__TASK DESCRIPTION__. The required result is every line of the records that includes "assigned".

(Beginning of THE RECORDS)

### config.mk
export PLATFORM = sky130hd
export DESIGN_NAME = game_score_ctrl
export DESIGN_NICKNAME = d
export VERILOG_FILES = /design/src/rtl/game_score_ctrl_pkg.sv /design/src/rtl/game_score_ctrl_hit_holdoff.sv /design/src/rtl/game_score_ctrl.sv
export SDC_FILE = /design/constraint.sdc
export NUM_CORES = 1
export LEC_CHECK = 0
export CAP_MARGIN = 10
export CORE_MARGIN = 2
export CORE_UTILIZATION = 57
export CTS_BUF_LIST = sky130_fd_sc_hd__clkbuf_8
export DETAILED_ROUTE_END_ITERATION = 10
export PLACE_DENSITY = 0.87
export SLEW_MARGIN = 10
export SYNTH_ARGS = -nofsm -noshare
export SYNTH_HDL_FRONTEND = slang
export SYNTH_SLANG_ARGS = --single-unit
### constraint.sdc
create_clock -name clk -period 2.75 [get_ports clk]
set_clock_uncertainty 0.2 [all_clocks]
set_input_delay 0.6875 -clock clk [delete_from_list [all_inputs] [get_ports clk]]
set_output_delay 0.6875 -clock clk [all_outputs]
set_load 0.01 [all_outputs]
### src/rtl/game_score_ctrl_pkg.sv
// game_score_ctrl_pkg: shared FSM state encodings, winner codes and saturating score increment
package game_score_ctrl_pkg;
  typedef enum logic [1:0] {ST_IDLE = 2'd0, ST_RUN = 2'd1, ST_OVER = 2'd2} state_t;
  localparam logic [1:0] WIN_NONE = 2'b00;
  localparam logic [1:0] WIN_P1 = 2'b01;
  localparam logic [1:0] WIN_P2 = 2'b10;
  function automatic logic [7:0] sat_inc(input logic [7:0] s, input logic [7:0] max);
    return (s >= max) ? max : s + 8'd1;
  endfunction
endpackage

### src/rtl/game_score_ctrl_hit_holdoff.sv
// hit_holdoff: per-player hit edge detect + frame-based holdoff; count pulses when a hit is accepted
//   clk, rst (async active-low), hit (level), frame_tick, en (scoring allowed), clr (new game) -> count
module hit_holdoff #(
  parameter int HOLDOFF_FRAMES = 30,
  parameter int CNT_W = 6
) (
  input  logic clk,
  input  logic rst,
  input  logic hit,
  input  logic frame_tick,
  input  logic en,
  input  logic clr,
  output logic count
);
  logic hit_q, h_p;
  logic [CNT_W-1:0] hold;
  assign count = h_p & en & (hold == '0);
  // reload wins over the frame-tick decrement
  always_ff @(posedge clk or negedge rst)
    if (!rst) begin
      hit_q <= 1'b0;
      h_p <= 1'b0;
      hold <= '0;
    end else begin
      hit_q <= hit;
      h_p <= hit & ~hit_q;
      hold <= clr ? '0 :
              count ? CNT_W'(HOLDOFF_FRAMES) :
              (frame_tick && hold != '0) ? hold - CNT_W'(1) : hold;
    end
endmodule

### src/rtl/game_score_ctrl.sv
// game_score_ctrl: IDLE/RUN/OVER game flow, saturating scores, HUD timer reset pulse and winner
//   in: clk, rst (async active-low), vsync_in, start (async), NoOfPlayers, P1Hit, P2Hit, TimeOut
//   out: Player1Score, Player2Score, bg_rst_n, game_over, winner, running
module game_score_ctrl
  import game_score_ctrl_pkg::*;
#(
  parameter int MAX_SCORE = 99,
  parameter int HOLDOFF_FRAMES = 30,
  parameter int CNT_W = 6
) (
  input  logic       clk,
  input  logic       rst,
  input  logic       vsync_in,
  input  logic       start,
  input  logic       NoOfPlayers,
  input  logic       P1Hit,
  input  logic       P2Hit,
  input  logic       TimeOut,
  output logic [7:0] Player1Score,
  output logic [7:0] Player2Score,
  output logic       bg_rst_n,
  output logic       game_over,
  output logic [1:0] winner,
  output logic       running
);
  state_t state, state_nxt;
  logic [2:0] s_sync;
  logic start_p, v_q, frame_tick, np_q, start_go, to_over, en, cnt1, cnt2;
  logic [1:0] blank, win_nxt;
  assign running = state == ST_RUN;
  assign game_over = state == ST_OVER;
  assign start_go = start_p & ~running;
  // the HUD's TimeOut is still clearing during the first two RUN cycles
  assign to_over = running & (blank == 2'd0) & TimeOut;
  assign en = running & ~to_over;
  always_comb begin
    state_nxt = start_go ? ST_RUN : to_over ? ST_OVER : state;
    win_nxt = !np_q ? WIN_P1 :
              (Player1Score > Player2Score) ? WIN_P1 :
              (Player2Score > Player1Score) ? WIN_P2 : WIN_NONE;
  end
  always_ff @(posedge clk or negedge rst)
    if (!rst) state <= ST_IDLE;
    else state <= state_nxt;
  always_ff @(posedge clk or negedge rst)
    if (!rst) begin
      s_sync <= 3'b000;
      start_p <= 1'b0;
      v_q <= 1'b0;
      frame_tick <= 1'b0;
      bg_rst_n <= 1'b1;
      np_q <= 1'b0;
      blank <= 2'd0;
      Player1Score <= 8'd0;
      Player2Score <= 8'd0;
      winner <= WIN_NONE;
    end else begin
      s_sync <= {s_sync[1:0], start};
      start_p <= s_sync[1] & ~s_sync[2];
      v_q <= vsync_in;
      frame_tick <= vsync_in & ~v_q;
      bg_rst_n <= ~start_go;
      if (start_go) begin
        np_q <= NoOfPlayers;
        blank <= 2'd2;
        Player1Score <= 8'd0;
        Player2Score <= 8'd0;
        winner <= WIN_NONE;
      end else begin
        if (running && blank != 2'd0) blank <= blank - 2'd1;
        if (cnt1) Player1Score <= sat_inc(Player1Score, 8'(MAX_SCORE));
        if (cnt2) Player2Score <= sat_inc(Player2Score, 8'(MAX_SCORE));
        if (to_over) winner <= win_nxt;
      end
    end
  hit_holdoff #(.HOLDOFF_FRAMES(HOLDOFF_FRAMES), .CNT_W(CNT_W)) u_h1 (
    .clk(clk), .rst(rst), .hit(P1Hit), .frame_tick(frame_tick),
    .en(en), .clr(start_go), .count(cnt1)
  );
  hit_holdoff #(.HOLDOFF_FRAMES(HOLDOFF_FRAMES), .CNT_W(CNT_W)) u_h2 (
    .clk(clk), .rst(rst), .hit(P2Hit), .frame_tick(frame_tick),
    .en(en & np_q), .clr(start_go), .count(cnt2)
  );
endmodule

Word level (Yosys, flattened, before mapping)
Cells that the tools add are included.

storage, ports and cells
  flip-flop bits (word level) = 46
  input port bits = 8
  output and inout port bits = 21
  word-level logic and storage cells = 84

operators by class
  $add $sub $neg = 5
  order comparisons = 4
  eq/ne operators = 2
  multiplexer cells = 21
  bitwise operators = 20
  reductions and logical operators = 15

operator list
  operator             number
  $mux 8               6
  $mux 6               6
  $mux 2               9
  $add 8x1->8 const B  2
  $ge 8x7->1 const B   2
  $gt 8x8->1           2
  $and 1x1->1          13
  $logic_not 6->1      2
  $reduce_bool 6->1    2
  $sub 6x1->6 const B  2
  $reduce_bool 2->1    5
  $not 1->1            7
  $reduce_bool 3->1    2
  $logic_and 1x1->1    3
  $eq 2x1->1 const B   1
  $eq 2x2->1 const B   1
  $logic_not 2->1      1
  $sub 2x1->2 const B  1

Depth between registers and ports, before layout
  depth after elaboration = 10
  gate-level depth with buffers = 7
  gate-level depth less buffers = 7

Modules after synthesis
Synthesis repeated with hierarchy kept, for this count alone.

second synthesis, totals
  cell total of the unflattened synthesis = 243
  area, all modules = 2434.8 um^2

by module, submodules not included
  module           instances  cells each  area each (um^2)  seq. area each (um^2)
  game_score_ctrl  1          157         1531.5            752.0
  hit_holdoff      2          43          451.7             200.2

Least setup slack after synthesis
Ideal clock, no wire load.

  path kind = reg2reg
  from = register Player2Score[0]
  to = register Player2Score[5]
  library setup time = 0.123 ns
  arrival = 1.895 ns
  data required time = 2.427 ns
  path slack = 0.532 ns
  stages on the path, launching flop included = 6
  buffers on the path = 0
  clock period less this slack = 2.218 ns
  path through = dfrtp_1 -> ha_1 -> or4_1 -> a31o_1 -> or2_4 -> o221a_1

on the way
  longest elaborated chain between the ends = 4
  elaborated cells between the ends (all ways) = 5
  those cells by class = add/sub (1); order compare (1); mux (3)

RTL lines
  what                                              RTL line                  text
  from (decl)                                       game_score_ctrl.sv:20     output logic [7:0] Player2Score,
  from (signal assigned)                            game_score_ctrl.sv:72     if (cnt2) Player2Score <= sat_inc(Player2Score, 8'(MAX_SCORE));
  $add 8x1->8 / $ge 8x7->1 (equally long branches)  game_score_ctrl_pkg.sv:8  return (s >= max) ? max : s + 8'd1;
  $mux 8 *                                          game_score_ctrl_pkg.sv:8
  $mux 8 *                                          game_score_ctrl.sv:72
  $mux 8 *                                          game_score_ctrl.sv:63     if (start_go) begin

Every way passes the cells marked *; elsewhere a longest branch is shown, timed or not. The select of a mux whose other input is x is not followed.
A chain may end at the register's enable or synchronous reset.

Final worst setup path
  from = register state[1]
  to = output running

on the way
  longest elaborated chain between the ends = 1

RTL lines
  what                    RTL line               text
  from (decl)             game_score_ctrl.sv:26  state_t state, state_nxt;
  from (signal assigned)  game_score_ctrl.sv:44  else state <= state_nxt;
  $eq 2x1->1              game_score_ctrl.sv:30  assign running = state == ST_RUN;
  to (decl)               game_score_ctrl.sv:24  output logic running

Every way passes these cells.

==> out/metrics.csv <==
stage,metric,value,unit
synthesis,Synth Net Count,254,
run,max cap viols,0,
worst_setup_path,"delay-heaviest family, CP",buffers and inverters,
worst_setup_path,Worst Reg-to-Reg Cells,5,
power_and_ir_drop,total power,2.187,mW
grt,total track usage,0.2419,
worst_setup_path,CP max-delay cell,clkdlybuf4s50_1,
min_path,Hold Crit Start,s_sync[0]$_DFF_PN0_,
route,vias post-DR,1885,
route,drt via density,5.928,
floorplan,I/O pin count,29,
floorplan,die height,67.42,um
clock_network,Post-CTS Setup Bufs,0,
route,Detailed Route WL,4777,um
synthesis,Post-Synthesis Mean Instance Area,9.923,um^2
worst_setup_path,Setup crit start kind,flop,
sta,final setup vio count,0,
route,DRT antenna net count,0,
run_status,outcome,finished clean,
worst_setup_path,Reg-to-Reg End,Player2Score[2]$_DFFE_PN0P_,
sta,worst-margin pin slew,0.5820,ns
clock_network,Post-CTS Resized,0,
synthesis,main combinational cell family by area after synthesis,simple AND/OR/NAND/NOR gates,
clock_network,clk buf depth,2,
placed_design,post-DP HPWL,3416,um
min_path,Hold Path End,s_sync[1]$_DFF_PN0_,
clock_network,Sink Count,46,
layout,Ant. Diodes,0,
sta,setup TNS,0,ns
sta,ratio of final minimum period to clock period,0.8697,
placed_design,GPL Wtd Cong,0.8988,
clock_network,Worst-path clk slew,0.09,ns
floorplan,# rows,23,
floorplan,Die ar.,4545,um^2
synthesis,compound-gate portion of the synthesized area,0.1725,
floorplan,Core Region,3943,um^2
synthesis,simple-gate area share of the yosys netlist,0.1861,
sta,final max-slew violation count,0,
route,DRT iter0 DRCs,139,
power_and_ir_drop,PwrDens,800.8,nW/um^2
worst_setup_path,"critical path, cell by cell","nand2b_1, inv_1, clkdlybuf4s50_1",
layout,Post-Layout Cell Count,318,
layout,share of layout cells above drive strength 1,0.06716,
layout,Area Growth Syn to Fin,19.16,%
synthesis,Netlist cell types,42,
floorplan,die width,67.42,um
floorplan,Initial Util,0.5814,
worst_setup_path,r2r setup slk,0.40,ns
synthesis,Syn Inst Count,231,
clock_network,Root Buffer,clkbuf_8,
synthesis,top cell type's share of synthesized area,0.4913,
clock_network,worst skew pair latency,0.30,ns
placed_design,PortBufs,28,
synthesis,Synthesis Warnings,0,
clock_network,cts bufs inserted,5,
min_path,class of the worst hold path,flop to flop,
synthesis,top post-synthesis cells by area,"dfrtp_1 (49%), ha_1 (8.2%), o21ai_0 (4.8%), nor2_1 (4.1%), inv_1 (3.1%)",
layout,sequential cell area,1152,um^2
layout,Nets,290,
clock_network,H-tree lvl count,2,
power_and_ir_drop,leakage power,1.249,nW
synthesis,asr flop ratio synth,1.000,
layout,Fillers,309,
clock_network,CTS Hold Bufs,0,
synthesis,Post-synth EDFFs,0,
placed_design,dpl cells,310,
grt,busiest grt layer,met2,
synthesis,main flop type after synthesis,dfrtp_1,
worst_setup_path,CP Capture Type,primary output,
worst_setup_path,WP data required,1.86,ns
sta,Fin. Hold Viols,0,
grt,vias in the first global route,1776,
synthesis,xor/xnor cell area share of the yosys netlist,0.01528,
worst_setup_path,crit-path max cell delay,0.53,ns
grt,global-route wire length before repair,8100,um
sta,Max transition margin,0.6120,
layout,post-layout util,0.6928,
grt,pin count of the biggest net entering global routing,47,
grt,met3 usage in global routing,0.05500,
synthesis,register bit total from synthesis,46,
synthesis,"Cell Area, Synth",2292,um^2
clock_network,CTS tree,yes,
worst_setup_path,critical path class,flop to primary output,
grt,initial antenna violation count,0,
grt,gr ovfl total,0,
sta,fmax,0.4181,GHz
min_path,WHS Path Cells,0,
sta,fin crit period,2.392,ns
route,post-DR wirelength/cell,15.02,um
route,Initial DRT Pass Iterations,4,
grt,met2 GRT Util,0.4010,
worst_setup_path,Worst Path Arrival,1.50,ns
synthesis,adder and majority gate portion of the synthesized area,0.08188,
layout,area of the multi-input gates,1045,um^2
route,Remaining DRCs,0,
synthesis,leading area contributor after synthesis,dfrtp_1,
synthesis,multiplexer area fraction after synthesis,0,
synthesis,register area share after synthesis,0.5027,
worst_setup_path,reg2reg start,Player2Score[1]$_DFFE_PN0P_,
worst_setup_path,worst-path maximum fanout,6,
sta,RSZ-0062 raised after global routing,no,
grt,grt met1 use,0.2971,
worst_setup_path,critical path buffer and inverter count,2,
power_and_ir_drop,Max IR drop VDD,476.5,uV
-- how the worst max path moves through the flow --
stage,cells past startpoint,slack (ns),startpoint,endpoint
after floorplan,5,0.53,Player2Score[0]$_DFFE_PN0P_,Player2Score[5]$_DFFE_PN0P_
after CTS,3,0.35,state[1]$_DFFE_PN0P_,running
after global routing,6,0.21,Player1Score[0]$_DFFE_PN0P_,Player1Score[5]$_DFFE_PN0P_
after global placement,5,0.26,TimeOut,u_h1.hold[1]$_DFFE_PN0P_
final,3,0.36,state[1]$_DFFE_PN0P_,running
after detailed placement,5,0.19,TimeOut,u_h1.hold[1]$_DFFE_PN0P_
-- layout make-up --
cell class / count / share of cell area
clock buffers: 6 / 0.03023
clock inverters: 2 / 0.003207
well taps: 50 / 0.02290
flip-flops and latches: 46 / 0.4219
multi-input cells: 162 / 0.3825
repair buffers: 32 / 0.1118
inverters: 20 / 0.02749
-- stage by stage --
| step | worst slack [ns] | hold slack (ns) | instance area, um^2 |
|---|---|---|---|
| after global placement | 0.2588 | 0.1374 | 2640 |
| final | 0.3582 | 0.1515 | 2731 |
| after detailed placement | 0.1877 | 0.1364 | 2640 |
| after global routing | 0.2075 | 0.1662 | 2731 |
| after CTS | 0.3538 | 0.1553 | 2731 |
| after floorplan | 0.5316 | 0.1312 | 2292 |
-- cells by family (layout without fill, tap and decap cells) --
logic type      Yosys count  in the layout
flops                    46             46
simple gates             81             81
fa+ha+maj                15             15
buf+inv                  23             60
compound gates           62             62
xor+xnor                  4              4
-- state kept, by name (all words and copies together), names as in the netlist --
name	count
u_h2.hold	6
u_h1.hold	6
Player1Score	8
blank	2
winner	2
start_p	1
u_h2.hit_q	1
bg_rst_n	1
state	2
frame_tick	1
u_h1.hit_q	1
v_q	1
s_sync	3
np_q	1
u_h1.h_p	1
u_h2.h_p	1
Player2Score	8
-- placed cells by master, fill, tap and decap left out, types with 2 or more instances in the layout --
cell	instances
clkdlybuf4s50_1	27
dfrtp_1	45
nand4_1	6
nor2b_1	5
xnor2_1	4
buf_4	4
and3_1	8
nand3_1	6
clkbuf_8	6
nand2b_1	2
nor3_1	6
inv_1	20
nand2_1	11
and3b_1	2
o21a_1	3
o31ai_1	3
nor2_1	25
o21ai_0	22
or4_1	2
ha_1	15
o211ai_1	4
a31oi_1	6
o311a_1	3
and2_1	2
a211oi_1	3
a21oi_1	10
-- cells in the mapped netlist, drive strengths merged (2+ instances only) --
master,instances
and3b,2
nand4,7
xnor2,4
buf,2
or4,2
o311a,3
dfrtp,45
and2,2
o31ai,3
o21ai,22
a21oi,10
nand3,6
a31oi,6
and3,9
a211oi,3
nor2,25
nand2,11
inv,19
ha,15
nor3,7
nand2b,2
o211ai,4
nor2b,5
o21a,3
a31o,2
-- routing by layer --
metal,up-vias,share of wire
li1,903,-
met1,898,0.43
met2,66,0.49
met3,18,0.054
met4,0,0.031
met5,-,0
-- power by group --
group	switching, mW	leakage [nW]	internal (mW)
Combinational	0.408	0.609	0.373
Sequential	0.145	0.588	0.839
Clock	0.223	0.0524	0.199
Total	0.776	1.25	1.41
Power figures use the tool's default switching activity.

(End of THE RECORDS)

__TASK SOLUTION__.
  from (signal assigned)                            game_score_ctrl.sv:72     if (cnt2) Player2Score <= sat_inc(Player2Score, 8'(MAX_SCORE));
  from (signal assigned)  game_score_ctrl.sv:44  else state <= state_nxt;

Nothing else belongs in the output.